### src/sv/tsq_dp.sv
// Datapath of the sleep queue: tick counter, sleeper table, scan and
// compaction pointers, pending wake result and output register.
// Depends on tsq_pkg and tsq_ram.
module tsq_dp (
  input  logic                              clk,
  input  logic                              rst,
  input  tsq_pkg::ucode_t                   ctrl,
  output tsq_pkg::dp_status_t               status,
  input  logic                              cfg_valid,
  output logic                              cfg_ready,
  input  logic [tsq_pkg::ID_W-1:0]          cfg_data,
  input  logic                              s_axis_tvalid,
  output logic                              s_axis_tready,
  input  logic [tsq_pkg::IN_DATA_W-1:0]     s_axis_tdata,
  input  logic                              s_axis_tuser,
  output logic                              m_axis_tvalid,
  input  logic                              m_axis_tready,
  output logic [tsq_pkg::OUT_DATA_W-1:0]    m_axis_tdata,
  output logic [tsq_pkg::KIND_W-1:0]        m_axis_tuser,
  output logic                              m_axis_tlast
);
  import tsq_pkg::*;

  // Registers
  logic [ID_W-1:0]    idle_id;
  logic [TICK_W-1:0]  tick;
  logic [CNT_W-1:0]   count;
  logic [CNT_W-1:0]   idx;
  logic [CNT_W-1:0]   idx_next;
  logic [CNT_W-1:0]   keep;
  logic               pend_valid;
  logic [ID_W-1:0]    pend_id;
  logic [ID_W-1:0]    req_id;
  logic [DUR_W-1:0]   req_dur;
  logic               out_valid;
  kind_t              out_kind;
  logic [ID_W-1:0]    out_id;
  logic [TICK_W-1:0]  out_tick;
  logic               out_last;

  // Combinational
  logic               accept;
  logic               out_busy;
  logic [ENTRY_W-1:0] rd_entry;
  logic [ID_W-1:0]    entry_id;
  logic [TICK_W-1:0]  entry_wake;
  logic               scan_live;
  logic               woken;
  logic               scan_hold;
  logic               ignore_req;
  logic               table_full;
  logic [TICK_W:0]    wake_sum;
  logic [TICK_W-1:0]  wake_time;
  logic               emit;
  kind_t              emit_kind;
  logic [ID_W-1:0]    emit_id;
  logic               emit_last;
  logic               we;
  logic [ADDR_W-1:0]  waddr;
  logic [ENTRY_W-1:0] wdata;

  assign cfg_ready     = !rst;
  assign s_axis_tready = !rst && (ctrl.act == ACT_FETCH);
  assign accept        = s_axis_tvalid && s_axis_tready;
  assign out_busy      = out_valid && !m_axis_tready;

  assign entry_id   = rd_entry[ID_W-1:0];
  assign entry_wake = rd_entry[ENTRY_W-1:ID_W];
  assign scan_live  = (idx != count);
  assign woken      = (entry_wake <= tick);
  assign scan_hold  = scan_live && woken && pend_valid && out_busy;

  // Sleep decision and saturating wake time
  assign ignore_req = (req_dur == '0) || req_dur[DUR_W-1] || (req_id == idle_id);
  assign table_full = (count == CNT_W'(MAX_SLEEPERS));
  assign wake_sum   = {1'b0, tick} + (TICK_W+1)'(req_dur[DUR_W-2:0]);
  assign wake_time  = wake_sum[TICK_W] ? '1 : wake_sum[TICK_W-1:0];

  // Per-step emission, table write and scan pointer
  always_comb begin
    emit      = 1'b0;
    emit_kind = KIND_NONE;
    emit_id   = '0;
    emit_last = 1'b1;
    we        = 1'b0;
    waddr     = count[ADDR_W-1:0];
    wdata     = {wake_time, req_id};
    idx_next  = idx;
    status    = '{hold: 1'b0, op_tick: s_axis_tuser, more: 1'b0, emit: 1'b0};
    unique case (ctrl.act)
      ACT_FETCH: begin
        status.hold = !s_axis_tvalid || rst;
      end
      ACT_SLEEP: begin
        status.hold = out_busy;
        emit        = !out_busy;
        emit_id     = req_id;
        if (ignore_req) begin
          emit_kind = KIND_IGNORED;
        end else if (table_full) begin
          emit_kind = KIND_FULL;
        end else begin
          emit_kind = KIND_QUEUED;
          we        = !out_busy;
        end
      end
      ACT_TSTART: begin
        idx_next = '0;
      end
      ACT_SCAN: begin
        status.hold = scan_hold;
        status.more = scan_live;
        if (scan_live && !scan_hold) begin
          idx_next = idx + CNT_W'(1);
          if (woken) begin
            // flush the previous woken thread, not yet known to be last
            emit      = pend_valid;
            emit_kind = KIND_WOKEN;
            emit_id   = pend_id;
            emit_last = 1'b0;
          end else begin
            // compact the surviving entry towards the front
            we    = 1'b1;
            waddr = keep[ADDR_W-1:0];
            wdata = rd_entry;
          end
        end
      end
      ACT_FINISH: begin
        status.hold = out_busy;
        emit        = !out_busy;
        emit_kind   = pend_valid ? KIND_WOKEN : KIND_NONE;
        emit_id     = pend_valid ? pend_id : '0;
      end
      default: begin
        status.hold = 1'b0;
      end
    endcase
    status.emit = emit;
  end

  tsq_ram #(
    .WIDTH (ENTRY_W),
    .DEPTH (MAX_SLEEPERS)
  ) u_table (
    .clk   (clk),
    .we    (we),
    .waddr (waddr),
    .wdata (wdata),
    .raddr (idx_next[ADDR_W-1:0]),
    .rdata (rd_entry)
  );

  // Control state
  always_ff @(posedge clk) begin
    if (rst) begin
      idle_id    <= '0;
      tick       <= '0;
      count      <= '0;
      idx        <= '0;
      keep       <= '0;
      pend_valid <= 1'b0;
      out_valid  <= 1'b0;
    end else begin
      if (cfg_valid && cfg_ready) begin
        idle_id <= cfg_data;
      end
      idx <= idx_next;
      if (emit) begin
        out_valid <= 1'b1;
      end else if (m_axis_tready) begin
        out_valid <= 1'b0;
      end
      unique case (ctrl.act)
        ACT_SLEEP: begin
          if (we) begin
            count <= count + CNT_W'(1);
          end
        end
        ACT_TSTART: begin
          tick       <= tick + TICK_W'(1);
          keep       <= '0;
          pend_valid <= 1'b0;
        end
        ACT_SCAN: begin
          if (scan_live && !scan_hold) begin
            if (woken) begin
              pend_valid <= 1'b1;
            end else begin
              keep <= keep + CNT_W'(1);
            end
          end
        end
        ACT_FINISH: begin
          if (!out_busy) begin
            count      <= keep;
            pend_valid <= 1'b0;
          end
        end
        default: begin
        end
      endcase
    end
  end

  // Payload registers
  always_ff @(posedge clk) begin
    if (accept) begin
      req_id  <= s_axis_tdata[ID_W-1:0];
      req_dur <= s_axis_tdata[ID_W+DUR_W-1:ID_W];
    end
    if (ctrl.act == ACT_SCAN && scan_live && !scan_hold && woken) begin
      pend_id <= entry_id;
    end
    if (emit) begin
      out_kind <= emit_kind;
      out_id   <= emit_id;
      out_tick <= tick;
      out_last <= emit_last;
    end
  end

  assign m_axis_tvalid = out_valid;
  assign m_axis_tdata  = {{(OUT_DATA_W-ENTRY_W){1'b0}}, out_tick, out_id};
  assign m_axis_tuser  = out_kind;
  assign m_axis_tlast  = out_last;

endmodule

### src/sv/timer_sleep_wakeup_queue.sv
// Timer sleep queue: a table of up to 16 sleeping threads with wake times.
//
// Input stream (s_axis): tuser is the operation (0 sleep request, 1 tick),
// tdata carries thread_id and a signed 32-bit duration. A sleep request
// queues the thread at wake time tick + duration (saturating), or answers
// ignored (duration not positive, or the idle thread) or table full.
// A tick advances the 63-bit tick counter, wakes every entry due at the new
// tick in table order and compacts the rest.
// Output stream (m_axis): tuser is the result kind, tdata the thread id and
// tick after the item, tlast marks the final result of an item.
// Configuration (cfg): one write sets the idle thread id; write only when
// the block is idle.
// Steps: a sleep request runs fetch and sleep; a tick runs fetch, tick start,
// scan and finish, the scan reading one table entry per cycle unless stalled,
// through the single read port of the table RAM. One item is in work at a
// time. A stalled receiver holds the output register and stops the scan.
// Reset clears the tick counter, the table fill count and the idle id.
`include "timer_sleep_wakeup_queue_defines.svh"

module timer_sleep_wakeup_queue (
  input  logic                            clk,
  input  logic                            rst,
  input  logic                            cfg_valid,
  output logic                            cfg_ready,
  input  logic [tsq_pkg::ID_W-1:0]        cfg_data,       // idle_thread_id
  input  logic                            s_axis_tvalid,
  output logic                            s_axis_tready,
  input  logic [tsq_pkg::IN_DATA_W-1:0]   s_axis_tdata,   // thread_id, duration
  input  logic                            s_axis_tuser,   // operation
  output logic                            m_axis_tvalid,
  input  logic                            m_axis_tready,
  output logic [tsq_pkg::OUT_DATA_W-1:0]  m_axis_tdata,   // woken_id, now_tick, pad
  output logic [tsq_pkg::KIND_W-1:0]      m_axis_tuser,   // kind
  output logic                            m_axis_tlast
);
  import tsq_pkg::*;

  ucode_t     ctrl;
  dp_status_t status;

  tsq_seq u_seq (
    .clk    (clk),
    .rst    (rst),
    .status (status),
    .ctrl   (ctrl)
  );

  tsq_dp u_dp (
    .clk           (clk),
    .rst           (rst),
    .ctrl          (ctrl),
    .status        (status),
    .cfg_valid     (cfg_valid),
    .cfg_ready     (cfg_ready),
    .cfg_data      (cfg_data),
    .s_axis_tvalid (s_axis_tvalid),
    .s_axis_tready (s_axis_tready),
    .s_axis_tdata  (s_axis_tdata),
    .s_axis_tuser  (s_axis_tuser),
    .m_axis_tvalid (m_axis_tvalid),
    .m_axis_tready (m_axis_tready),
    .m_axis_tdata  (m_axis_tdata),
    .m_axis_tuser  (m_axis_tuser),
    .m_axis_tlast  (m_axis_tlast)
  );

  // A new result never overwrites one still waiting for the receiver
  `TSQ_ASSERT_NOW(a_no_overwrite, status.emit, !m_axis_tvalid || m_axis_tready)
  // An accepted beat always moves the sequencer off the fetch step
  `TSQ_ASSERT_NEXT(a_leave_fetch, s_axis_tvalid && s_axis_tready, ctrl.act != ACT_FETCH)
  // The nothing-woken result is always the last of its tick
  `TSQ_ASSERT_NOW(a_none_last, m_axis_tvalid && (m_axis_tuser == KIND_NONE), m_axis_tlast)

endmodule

· · · · · · ·

_EXERCISE DETAILS_.
Precisely the lines between those holding "req_dur <= s_axis_tdata[ID_W+DUR_W-1:ID_W];" and "assign m_axis_tvalid = out_valid;", inclusive, are to be reproduced from the listing above, with nothing added.

_RESPONSE FOR THIS EXERCISE_.
      req_dur <= s_axis_tdata[ID_W+DUR_W-1:ID_W];
    end
    if (ctrl.act == ACT_SCAN && scan_live && !scan_hold && woken) begin
      pend_id <= entry_id;
    end
    if (emit) begin
      out_kind <= emit_kind;
      out_id   <= emit_id;
      out_tick <= tick;
      out_last <= emit_last;
    end
  end

  assign m_axis_tvalid = out_valid;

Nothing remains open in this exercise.